Onun sevgi ve şefkati sadece müslüman ço­cuklarına mahsus değildi. Bütün çocuklara karşı aynı duyguyu taşırdı. Bir savaşta, sa­vaşan kuvvetler arasında çocuklar da bulun­maktaydı ve çocuklar ölmüştü. Olayı öğre­nince Rasulullah çok müteessir oldu. Ra­sulullah'a birisi: "Ey Allah'ın Rasulü! Onlar müşriklerin çocuklarıydı." deyince, Muhammed: "Müşriklerin dahi çocuk­ları sizden daha iyidir. Sakın çocukları öl­dürmeyin! Sakın çocukları öldürmeyin" bu­yurmuştur. Mevsimin ilk meyvesi getirildi­ğinde, onu topluluğun en küçük ferdine ver­mek onun sünnetiydi. Çocukları çok sever ve onları öperdi. Bir gün çocukları öperken bir bedevi gelerek "Çocukları çok seviyor­sun. Benim on çocuğum var ve daha birini bile öpmedim." deyince, Rasulullah "Al­lah senin gönlünden merhamet ve şefkati çe­kip çıkarmıştır, ben ne yapabilirim" diyerek cevap vermiştir. (Mişkât)
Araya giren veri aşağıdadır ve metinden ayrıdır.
==> src/hw/rtl/pfc_pkg.sv <==
`timescale 1ns / 1ps
// ----------------------------------------------------------------------------
// pfc_pkg
// shared constants and types of the pixel format converter
// ----------------------------------------------------------------------------
package pfc_pkg;

    localparam int FMT_W     = 3;
    localparam int CFG_IDX_W = 1;
    localparam int PAL_IDX_W = 8;
    localparam int CH_W      = 8;
    localparam int PIX_W     = 32;
    localparam int RGB_W     = 3 * CH_W;
    localparam int S_DATA_W  = PAL_IDX_W + RGB_W + PIX_W;

    // configuration register indexes
    localparam logic [CFG_IDX_W-1:0] REG_IN_FORMAT  = 1'b0;
    localparam logic [CFG_IDX_W-1:0] REG_OUT_FORMAT = 1'b1;

    // input depth codes
    localparam logic [FMT_W-1:0] IN_FMT_1BIT    = 3'd0;
    localparam logic [FMT_W-1:0] IN_FMT_PALETTE = 3'd1;
    localparam logic [FMT_W-1:0] IN_FMT_15BIT   = 3'd2;
    localparam logic [FMT_W-1:0] IN_FMT_16BIT   = 3'd3;
    localparam logic [FMT_W-1:0] IN_FMT_24BIT   = 3'd4;
    localparam logic [FMT_W-1:0] IN_FMT_32BIT   = 3'd5;

    // output depth codes
    localparam logic [FMT_W-1:0] OUT_FMT_1BIT  = 3'd0;
    localparam logic [FMT_W-1:0] OUT_FMT_15BIT = 3'd1;
    localparam logic [FMT_W-1:0] OUT_FMT_16BIT = 3'd2;
    localparam logic [FMT_W-1:0] OUT_FMT_24BIT = 3'd3;
    localparam logic [FMT_W-1:0] OUT_FMT_32BIT = 3'd4;

    localparam logic [CH_W-1:0] CH_FULL = 8'hff;

    // palette entry, red in the top byte
    typedef struct packed {
        logic [CH_W-1:0] red;
        logic [CH_W-1:0] green;
        logic [CH_W-1:0] blue;
    } rgb_t;

    // pixel request after the input stage
    typedef struct packed {
        logic [PIX_W-1:0] colour;
        logic [FMT_W-1:0] in_fmt;
        logic [FMT_W-1:0] out_fmt;
    } s1_t;

    typedef struct packed {
        logic [CH_W-1:0] alpha;
        logic [CH_W-1:0] red;
        logic [CH_W-1:0] green;
        logic [CH_W-1:0] blue;
    } rgba_t;

    // pixel request after unpacking
    typedef struct packed {
        rgba_t            px;
        logic [FMT_W-1:0] out_fmt;
    } s2_t;

endpackage

==> src/hw/rtl/pfc_unpack.sv <==
`timescale 1ns / 1ps
// ----------------------------------------------------------------------------
// pfc_unpack
// splits a source pixel into 8-bit channels and alpha
// ----------------------------------------------------------------------------
module pfc_unpack (
    input  logic           aclk,
    input  logic           aresetn,
    input  logic           valid_in,
    input  pfc_pkg::s1_t   data_in,
    input  pfc_pkg::rgb_t  pal_rgb,
    output logic           ready_out,
    output logic           valid_out,
    output pfc_pkg::s2_t   data_out,
    input  logic           ready_in
);
    import pfc_pkg::*;

    logic  valid_reg;
    s2_t   data_reg;
    rgba_t px_next;
    logic [PIX_W-1:0] c;

    assign c         = data_in.colour;
    assign ready_out = !valid_reg || ready_in;

    // for 15- and 16-bit sources, low bits filled by replicating the top bits of each field
    always_comb begin
        px_next = '{alpha: CH_FULL, red: '0, green: '0, blue: '0};
        case (data_in.in_fmt)
            IN_FMT_1BIT: begin
                if (c != '0) begin
                    px_next.red   = CH_FULL;
                    px_next.green = CH_FULL;
                    px_next.blue  = CH_FULL;
                end
            end
            IN_FMT_PALETTE: begin
                px_next.red   = pal_rgb.red;
                px_next.green = pal_rgb.green;
                px_next.blue  = pal_rgb.blue;
            end
            IN_FMT_15BIT: begin
                px_next.red   = {c[14:10], c[14:12]};
                px_next.green = {c[9:5], c[9:7]};
                px_next.blue  = {c[4:0], c[4:2]};
            end
            IN_FMT_16BIT: begin
                px_next.red   = {c[15:11], c[15:13]};
                px_next.green = {c[10:5], c[10:9]};
                px_next.blue  = {c[4:0], c[4:2]};
            end
            IN_FMT_24BIT: begin
                px_next.red   = c[7:0];
                px_next.green = c[15:8];
                px_next.blue  = c[23:16];
            end
            IN_FMT_32BIT: begin
                px_next.red   = c[7:0];
                px_next.green = c[15:8];
                px_next.blue  = c[23:16];
                px_next.alpha = c[31:24];
            end
            default: begin
                px_next = '{alpha: CH_FULL, red: '0, green: '0, blue: '0};
            end
        endcase
    end

    always_ff @(posedge aclk) begin
        if (!aresetn) begin
            valid_reg <= 1'b0;
        end else if (ready_out) begin
            valid_reg <= valid_in;
        end
    end

    always_ff @(posedge aclk) begin
        if (ready_out && valid_in) begin
            data_reg.px      <= px_next;
            data_reg.out_fmt <= data_in.out_fmt;
        end
    end

    assign valid_out = valid_reg;
    assign data_out  = data_reg;

endmodule

==> config.mk <==
export PLATFORM = sky130hd
export DESIGN_NAME = pfc_unpack
export DESIGN_NICKNAME = d
export VERILOG_FILES = /design/src/hw/rtl/pfc_pkg.sv /design/src/hw/rtl/pfc_unpack.sv
export SDC_FILE = /design/constraint.sdc
export NUM_CORES = 1
export LEC_CHECK = 0
export BUFFER_PORTS_ARGS = -buffer_cell sky130_fd_sc_hd__buf_2
export CAP_MARGIN = 5
export CORE_UTILIZATION = 40
export CTS_BUF_LIST = sky130_fd_sc_hd__clkbuf_8 sky130_fd_sc_hd__clkbuf_16
export CTS_CLUSTER_DIAMETER = 60
export CTS_CLUSTER_SIZE = 16
export DETAILED_ROUTE_END_ITERATION = 10
export PLACE_DENSITY = 0.77
export SKIP_LAST_GASP = 1
export SYNTH_ARGS = -nofsm -noshare
export SYNTH_HDL_FRONTEND = slang
export SYNTH_SLANG_ARGS = --single-unit
==> constraint.sdc <==
create_clock -name aclk -period 1.95 [get_ports aclk]
set_input_delay 0.195 -clock aclk [delete_from_list [all_inputs] [get_ports aclk]]
set_output_delay 0.195 -clock aclk [all_outputs]
set_load 0.02 [all_outputs]
Word-level counts from Yosys, hierarchy flattened
Cells that the tools add are included.
{"block": "classes", "eq_ne": 5, "muxes": 2, "n_reduce_logical": 6}
{"operator": "case mux 24 bit (5 select lines)", "count": 1}
{"operator": "nonzero test 32 bit", "count": 1}
{"operator": "2-to-1 mux 24 bit", "count": 1}
{"operator": "equality test 3 x 2 -> 1 bit, second input constant", "count": 2}
{"operator": "equality test 3 bit, second input constant", "count": 2}
{"operator": "equality test 3 x 1 -> 1 bit, second input constant", "count": 1}
{"operator": "logical NOT 3 bit", "count": 1}
{"operator": "OR reduction 2 bit", "count": 1}
{"operator": "logical AND 1 bit", "count": 1}
{"operator": "logical NOT 1 bit", "count": 1}
{"operator": "logical OR 1 bit", "count": 1}
{"block": "totals", "regBits": 36, "input_bits": 66, "output_inout_bits": 37, "word_cells": 19}

Longest topological paths before layout
Gate-level depths: netlist of run 1.
{"block": "logic_depth", "ltp_word": 3, "mapped_depth": 5}

Worst setup path before layout of run 1
Ideal clock, no wire load.
{"block": "synth_path", "path_type": "register -> register", "start": "reg valid_reg, in the netlist valid_out", "end": "reg data_reg, in the netlist data_out[0], enable pin", "arrival_time_ns": 1.509, "path_stages_with_launch": 3, "slack_ns": 0.045, "setup_ns": 0.395, "cell_sequence": "dfxtp_1 nand2b_1 and2_1"}
{"block": "synth_between", "elab_chain_len": 3}
{"item": "start, declared", "line": "pfc_unpack.sv:19", "text": "logic valid_reg;"}
{"item": "start signal, assigned", "line": "pfc_unpack.sv:74", "text": "valid_reg <= valid_in;"}
{"item": "logical NOT 1 bit", "line": "pfc_unpack.sv:25", "text": "assign ready_out = !valid_reg || ready_in;"}
{"item": "logical OR 1 bit", "line": "pfc_unpack.sv:25"}
{"item": "via ready_out", "line": "pfc_unpack.sv:12", "text": "output logic ready_out,"}
{"item": "logical AND 1 bit", "line": "pfc_unpack.sv:79", "text": "if (ready_out && valid_in) begin"}
{"item": "end, declared", "line": "pfc_unpack.sv:20", "text": "s2_t data_reg;"}
The timed path passes the listed nets, and every way through them passes these cells.
A chain may end at the register's enable or synchronous reset.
Sahabeden Câbir b. Semra çocukluğunda ge­çen bir olayı şöyle anlatmaktadır: "Bir de­fasında Rasulullah'la birlikte namaz kıl­mıştım. Namazdan _sonra evine gittiğinde ben de onunla gittim. Yanımıza başka çocuk­lar da katıldı. Diğer çocuklarla birlikte beni de öptü. "Mekke'den hicret ettikten sonra Medine'ye girdiği zaman Ensardan bazı kü­çük kızlar evlerinin önünde sevinçle şarkı söylüyorlardı. Yanlarından geçerken Rasulul­lah: "Ey kızlar! Beni seviyor musunuz?" dedi. Kızlar da "Evet, ey Allah'ın Rasulü" deyince, Muhammed: "ben de sizi sevi­yorum!' demiştir. Yusuf b. Abdullah'ın an­lattığına göre doğduğunda duası için Rasu­lullah'a götürülmüştür. Rasulullah ku­cağına alarak 'Yusuf adını teklif etti. Başın­dan okşayarak bebek için Allah'a dua etmiş­tir.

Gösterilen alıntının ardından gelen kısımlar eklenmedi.